## config.mk

```make
export PLATFORM = sky130hd
export DESIGN_NAME = sample_sequencer
export DESIGN_NICKNAME = d
export VERILOG_FILES = /design/src/rtl/sample_sequencer_pkg.sv /design/src/rtl/sample_sequencer_divider.sv /design/src/rtl/sample_sequencer.sv
export SDC_FILE = /design/constraint.sdc
export NUM_CORES = 1
export LEC_CHECK = 0
export CAP_MARGIN = 20
export CORE_UTILIZATION = 50
export DETAILED_ROUTE_END_ITERATION = 8
export PLACE_DENSITY_LB_ADDON = 0.12
export SLEW_MARGIN = 20
export SYNTH_ARGS = -nofsm -noshare
export SYNTH_HDL_FRONTEND = slang
export SYNTH_SLANG_ARGS = --single-unit
```

## constraint.sdc

```tcl
create_clock -name clk -period 3.59 [get_ports clk]
set_input_delay 0.359 -clock clk [delete_from_list [all_inputs] [get_ports clk]]
set_output_delay 0.359 -clock clk [all_outputs]
set_load 0.005 [all_outputs]
```

## src/rtl/sample_sequencer_pkg.sv

```systemverilog
// Shared types and default parameter values for the sample sequencer.
// Optional feature macro used by the top: SEQ_ERR_STOP_EN.
package sample_sequencer_pkg;

    typedef enum logic [2:0] {
        S_IDLE,
        S_INIT,
        S_RUN,
        S_DRAIN,
        S_DONE
    } seq_state_t;

    localparam int DEF_DIV          = 4;
    localparam int DEF_WR_PHASE     = 2;
    localparam int DEF_INIT_CYCLES  = 3;
    localparam int DEF_DRAIN_POINTS = 1;
    localparam int DEF_PTS_W        = 16;
    localparam int DEF_ERR_W        = 16;

endpackage

```

## src/rtl/sample_sequencer_divider.sv

```systemverilog
// Sample-period divider: free-running phase counter while enabled, held at 0 otherwise.
// Provides the period wrap pulse and the read/write phase compares.
module sample_divider #(
    parameter int DIV      = 4,
    parameter int WR_PHASE = 2
) (
    input  logic clk,
    input  logic rst_n,
    input  logic i_en,
    output logic o_wrap,
    output logic o_rd_phase,
    output logic o_wr_phase
);

    localparam int CNT_W = $clog2(DIV);

    logic [CNT_W-1:0] r_div_cnt;
    logic             w_last;

    assign w_last = (r_div_cnt == CNT_W'(DIV - 1));

    always_ff @(posedge clk or negedge rst_n) begin
        if (!rst_n) begin
            r_div_cnt <= '0;
        end else if (!i_en || w_last) begin
            r_div_cnt <= '0;
        end else begin
            r_div_cnt <= r_div_cnt + 1'b1;
        end
    end

    assign o_wrap     = i_en & w_last;
    assign o_rd_phase = i_en & (r_div_cnt == '0);
    assign o_wr_phase = i_en & (r_div_cnt == CNT_W'(WR_PHASE));

endmodule

```

## src/rtl/sample_sequencer.sv

```systemverilog
// Test-vector sequencer: issues read/write strobes per sample period and counts mismatches.
// Define SEQ_ERR_STOP_EN to end the vector on the first counted mismatch.
module sample_sequencer
    import sample_sequencer_pkg::*;
#(
    parameter int DIV          = DEF_DIV,
    parameter int WR_PHASE     = DEF_WR_PHASE,
    parameter int INIT_CYCLES  = DEF_INIT_CYCLES,
    parameter int DRAIN_POINTS = DEF_DRAIN_POINTS,
    parameter int PTS_W        = DEF_PTS_W,
    parameter int ERR_W        = DEF_ERR_W
) (
    input  logic             clk,
    input  logic             rst_n,
    input  logic             start,
    input  logic [PTS_W-1:0] num_points,
    input  logic             mismatch,
    output logic             read_stb,
    output logic             write_stb,
    output logic [PTS_W-1:0] point_idx,
    output logic [ERR_W-1:0] err_cnt,
    output logic             busy,
    output logic             done
);

    seq_state_t       r_state;
    seq_state_t       w_next;
    logic [PTS_W-1:0] r_num;
    logic [PTS_W-1:0] r_point_idx;
    logic [ERR_W-1:0] r_err_cnt;
    logic [31:0]      r_init_cnt;
    logic [31:0]      r_drain_cnt;

    logic w_en;
    logic w_wrap;
    logic w_rd_phase;
    logic w_wr_phase;
    logic w_read;
    logic w_write;
    logic w_accept;
    logic w_err_hit;
    logic w_init_last;
    logic w_drain_last;

    function automatic logic [ERR_W-1:0] sat_inc(input logic [ERR_W-1:0] v);
        return (v == '1) ? v : v + 1'b1;
    endfunction

    assign w_en = (r_state == S_RUN) || (r_state == S_DRAIN);

    sample_divider #(
        .DIV      (DIV),
        .WR_PHASE (WR_PHASE)
    ) u_div (
        .clk        (clk),
        .rst_n      (rst_n),
        .i_en       (w_en),
        .o_wrap     (w_wrap),
        .o_rd_phase (w_rd_phase),
        .o_wr_phase (w_wr_phase)
    );

    assign w_read       = (r_state == S_RUN) & w_rd_phase;
    assign w_write      = w_wr_phase;
    assign w_accept     = start & ((r_state == S_IDLE) || (r_state == S_DONE));
    assign w_err_hit    = w_write & mismatch;
    assign w_init_last  = (r_init_cnt == 32'(INIT_CYCLES - 1));
    assign w_drain_last = (r_drain_cnt == 32'(DRAIN_POINTS - 1));

    always_ff @(posedge clk or negedge rst_n) begin
        if (!rst_n) begin
            r_state <= S_IDLE;
        end else begin
            r_state <= w_next;
        end
    end

    always_comb begin
        w_next = r_state;
        case (r_state)
            S_IDLE, S_DONE: begin
                if (w_accept) w_next = S_INIT;
            end
            S_INIT: begin
                if (w_init_last) w_next = (r_num == '0) ? S_DONE : S_RUN;
            end
            S_RUN: begin
                // Last read has already bumped point_idx by the time the period wraps.
                if (w_wrap && (r_point_idx == r_num)) begin
                    w_next = (DRAIN_POINTS == 0) ? S_DONE : S_DRAIN;
                end
            end
            S_DRAIN: begin
                if (w_wrap && w_drain_last) w_next = S_DONE;
            end
            default: w_next = S_IDLE;
        endcase
`ifdef SEQ_ERR_STOP_EN
        if (w_err_hit) w_next = S_DONE;
`endif
    end

    always_ff @(posedge clk or negedge rst_n) begin
        if (!rst_n) begin
            r_num       <= '0;
            r_point_idx <= '0;
            r_err_cnt   <= '0;
            r_init_cnt  <= '0;
            r_drain_cnt <= '0;
        end else if (w_accept) begin
            r_num       <= num_points;
            r_point_idx <= '0;
            r_err_cnt   <= '0;
            r_init_cnt  <= '0;
            r_drain_cnt <= '0;
        end else begin
            if (r_state == S_INIT) r_init_cnt <= r_init_cnt + 1'b1;
            if ((r_state == S_DRAIN) && w_wrap) r_drain_cnt <= r_drain_cnt + 1'b1;
            if (w_read) r_point_idx <= r_point_idx + 1'b1;
            if (w_err_hit) r_err_cnt <= sat_inc(r_err_cnt);
        end
    end

    assign read_stb  = w_read;
    assign write_stb = w_write;
    assign point_idx = r_point_idx;
    assign err_cnt   = r_err_cnt;
    assign busy      = (r_state == S_INIT) || w_en;
    assign done      = (r_state == S_DONE);

endmodule

```

==> metrics.csv <==
stage,metric,value,unit
power_and_ir_drop,Power Density,548.9,mW/mm²
sta,Layout Skew,0.007850,ns
cts,clk sinks,117,
floorplanning,Core ar.,0.01161,mm²
grt,largest net degree at the start of global routing,72,
yosys,post-synth top area share,48.25,%
yosys,most frequent cells after synthesis,"dfrtp_1, nand2_1, nor2_1",
floorplanning,chip height,112.2,µm
yosys,Synth async-reset ratio,100.0,%
yosys,"Seq/Total Area, Yosys",48.25,%
sta,final hold violations,0,
cts,Clock Latency Late Sink,0.42,ns
finish,layout overhead on the synthesized area,21.22,%
grt,first-pass GRT wire length,22.88,mm
placed_design,"Cell Area, Placed",0.006754,mm²
route,final wirelength,13.15,mm
sta,RSZ-0062 raised after global routing,no,
route,Starting DRT DRC Count,286,
floorplanning,Die X,112.2,µm
route,via count,4802,
grt,GRT Total Usage,23.10,%
yosys,synth top area cells,"dfrtp_1, xor2_1, nand2_1, nor2_1, xnor2_1",
worst_setup_path,reg-to-reg critical path endpoint,point_idx[15],
sta,Rel. slew slack,40.11,%
floorplanning,starting density of the core,52.25,%
power_and_ir_drop,Pwr Total,4.038,mW
cts,post-cts sizing count,0,
worst_hold_path,HP Class,input pin to asynchronous set/reset pin,
floorplanning,die area,0.01258,mm²
yosys,Most used DFF post-synth,dfrtp_1,
worst_setup_path,Crit path arrival time,2.27,ns
worst_setup_path,top fanout value on the critical path,18,
cts,depth of the CTS H-tree,4,
route,routed len/inst,15.20,µm
worst_setup_path,reg2reg setup slack,1.34,ns
run,MaxCap Viol Count,0,
yosys,synthesized cell area,0.006068,mm²
grt,vias in the first global route,4897,
yosys,syn avg cell area,9.279,µm²
sta,Pins Over Slew Limit,0,
worst_setup_path,Worst R2R Path Depth,5,
yosys,post-synth net total,683,
yosys,most common cell in the synthesized netlist,dfrtp_1,
route,TritonRoute pass-1 iters,5,
placed_design,global placer's final weighted congestion,0.8095,
route,Routed Antenna Nets,0,
cts,clk root buf,clkbuf_16,
sta,Max Freq,379.8,MHz
cts,TritonCTS clock tree,built,
sta,"Period Utilization, post-route",73.34,%
sta,Final Setup Violations,0,
power_and_ir_drop,static leakage,3.290,nW
floorplanning,I/O pin cnt,56,
worst_setup_path,Worst setup SP type,flop,
finish,fin area,0.007356,mm²
route,post-route DRC violation count,0,
placed_design,hpwl dp,8.929,mm
yosys,Yosys top cell by area,dfrtp_1,
worst_setup_path,r2r startpoint,r_state[2],
placed_design,IO Port Bufs,55,
sta,Fin Setup TNS,0,ns
worst_setup_path,Worst Setup End Kind,primary output,
yosys,synth warn,0,
worst_setup_path,worst setup path endpoint,read_stb,
cts,Hold Buf Count CTS,0,
power_and_ir_drop,VDD IR-drop max,326.7,µV
status,outcome,"complete, no violations",
worst_setup_path,Worst Path Required,3.23,ns
sta,crit path time final,2.633,ns
yosys,number of flops mapped to enable cells by yosys,0,
floorplanning,number of cell rows,39,
finish,share of layout cells above drive strength 1,6.925,%
cts,CTS max path bufs,2,
yosys,Synth Register Bits,117,
finish,Diodes inserted,0,
cts,"Clk pin slew, worst setup/hold paths",0.05,ns
worst_setup_path,"Worst Path Class, Setup",flop to primary output,
yosys,synth unique cells,47,
finish,Layout Nets,738,
sta,slew at the pin closest to its max-slew limit,0.8984,ns
worst_setup_path,Critical Path Start,r_state[2],
cts,setup bufs post-CTS,0,
grt,initial antenna violation count,0,
yosys,Synth Instances,654,
cts,total CTS buffers,17,
grt,total gr overflow,0,
route,DR vias/cell,5.551,
[through the flow]
step | util (%) | setup slack (ns) | hold slack [ns] | cells
2_1_floorplan | - | 1.704 | 0.06341 | 654
3_3_place_gp | 58.16 | 1.354 | 0.4523 | 833
3_5_place_dp | 58.16 | 1.301 | 0.4722 | 833
4_1_cts | 63.34 | 0.9406 | 0.09481 | 865
5_1_grt | 63.34 | 0.8331 | 0.1343 | 865
6_report | 63.34 | 0.9571 | 0.04752 | 865
[critical path: stages, from the launching register on]
cell and delay (ns):
dfrtp_1 0.56, nand4bb_1 0.52, inv_1 0.23, clkdlybuf4s50_1 0.53
[layer usage]
layer | up-vias | wire length, µm | GRT usage (%)
met5 | - | 0 | 0
met4 | 0 | 149 | 8.356
met3 | 14 | 556 | 6.317
met2 | 85 | 6459 | 38.47
met1 | 2337 | 5984 | 28.92
li1 | 2366 | - | -
[placed cells by master (no fill, tap or decap), types with 11 or more instances in the layout]
| cell type | synthesis | routed |
|---|---|---|
| a21oi_1 | 13 | 13 |
| and3_1 | 11 | 11 |
| clkbuf_16 | 0 | 17 |
| clkdlybuf4s50_1 | 0 | 54 |
| dfrtp_1 | 117 | 117 |
| inv_1 | 13 | 13 |
| nand2_1 | 98 | 98 |
| nand3_1 | 34 | 34 |
| nand4_1 | 31 | 31 |
| nor2_1 | 89 | 89 |
| nor3_1 | 13 | 13 |
| nor4_1 | 25 | 25 |
| o21ai_0 | 15 | 15 |
| xnor2_1 | 29 | 29 |
| xor2_1 | 61 | 61 |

┄┄┄┄┄┄┄┄┄┄

Task instructions
Starting at the line that has "yosys,syn avg cell area,9.279,µm²" in the records above, restate word for word every line until the one that has "sta,Fin Setup TNS,0,ns", and include that one as well.

Exercise answer
yosys,syn avg cell area,9.279,µm²
sta,Pins Over Slew Limit,0,
worst_setup_path,Worst R2R Path Depth,5,
yosys,post-synth net total,683,
yosys,most common cell in the synthesized netlist,dfrtp_1,
route,TritonRoute pass-1 iters,5,
placed_design,global placer's final weighted congestion,0.8095,
route,Routed Antenna Nets,0,
cts,clk root buf,clkbuf_16,
sta,Max Freq,379.8,MHz
cts,TritonCTS clock tree,built,
sta,"Period Utilization, post-route",73.34,%
sta,Final Setup Violations,0,
power_and_ir_drop,static leakage,3.290,nW
floorplanning,I/O pin cnt,56,
worst_setup_path,Worst setup SP type,flop,
finish,fin area,0.007356,mm²
route,post-route DRC violation count,0,
placed_design,hpwl dp,8.929,mm
yosys,Yosys top cell by area,dfrtp_1,
worst_setup_path,r2r startpoint,r_state[2],
placed_design,IO Port Bufs,55,
sta,Fin Setup TNS,0,ns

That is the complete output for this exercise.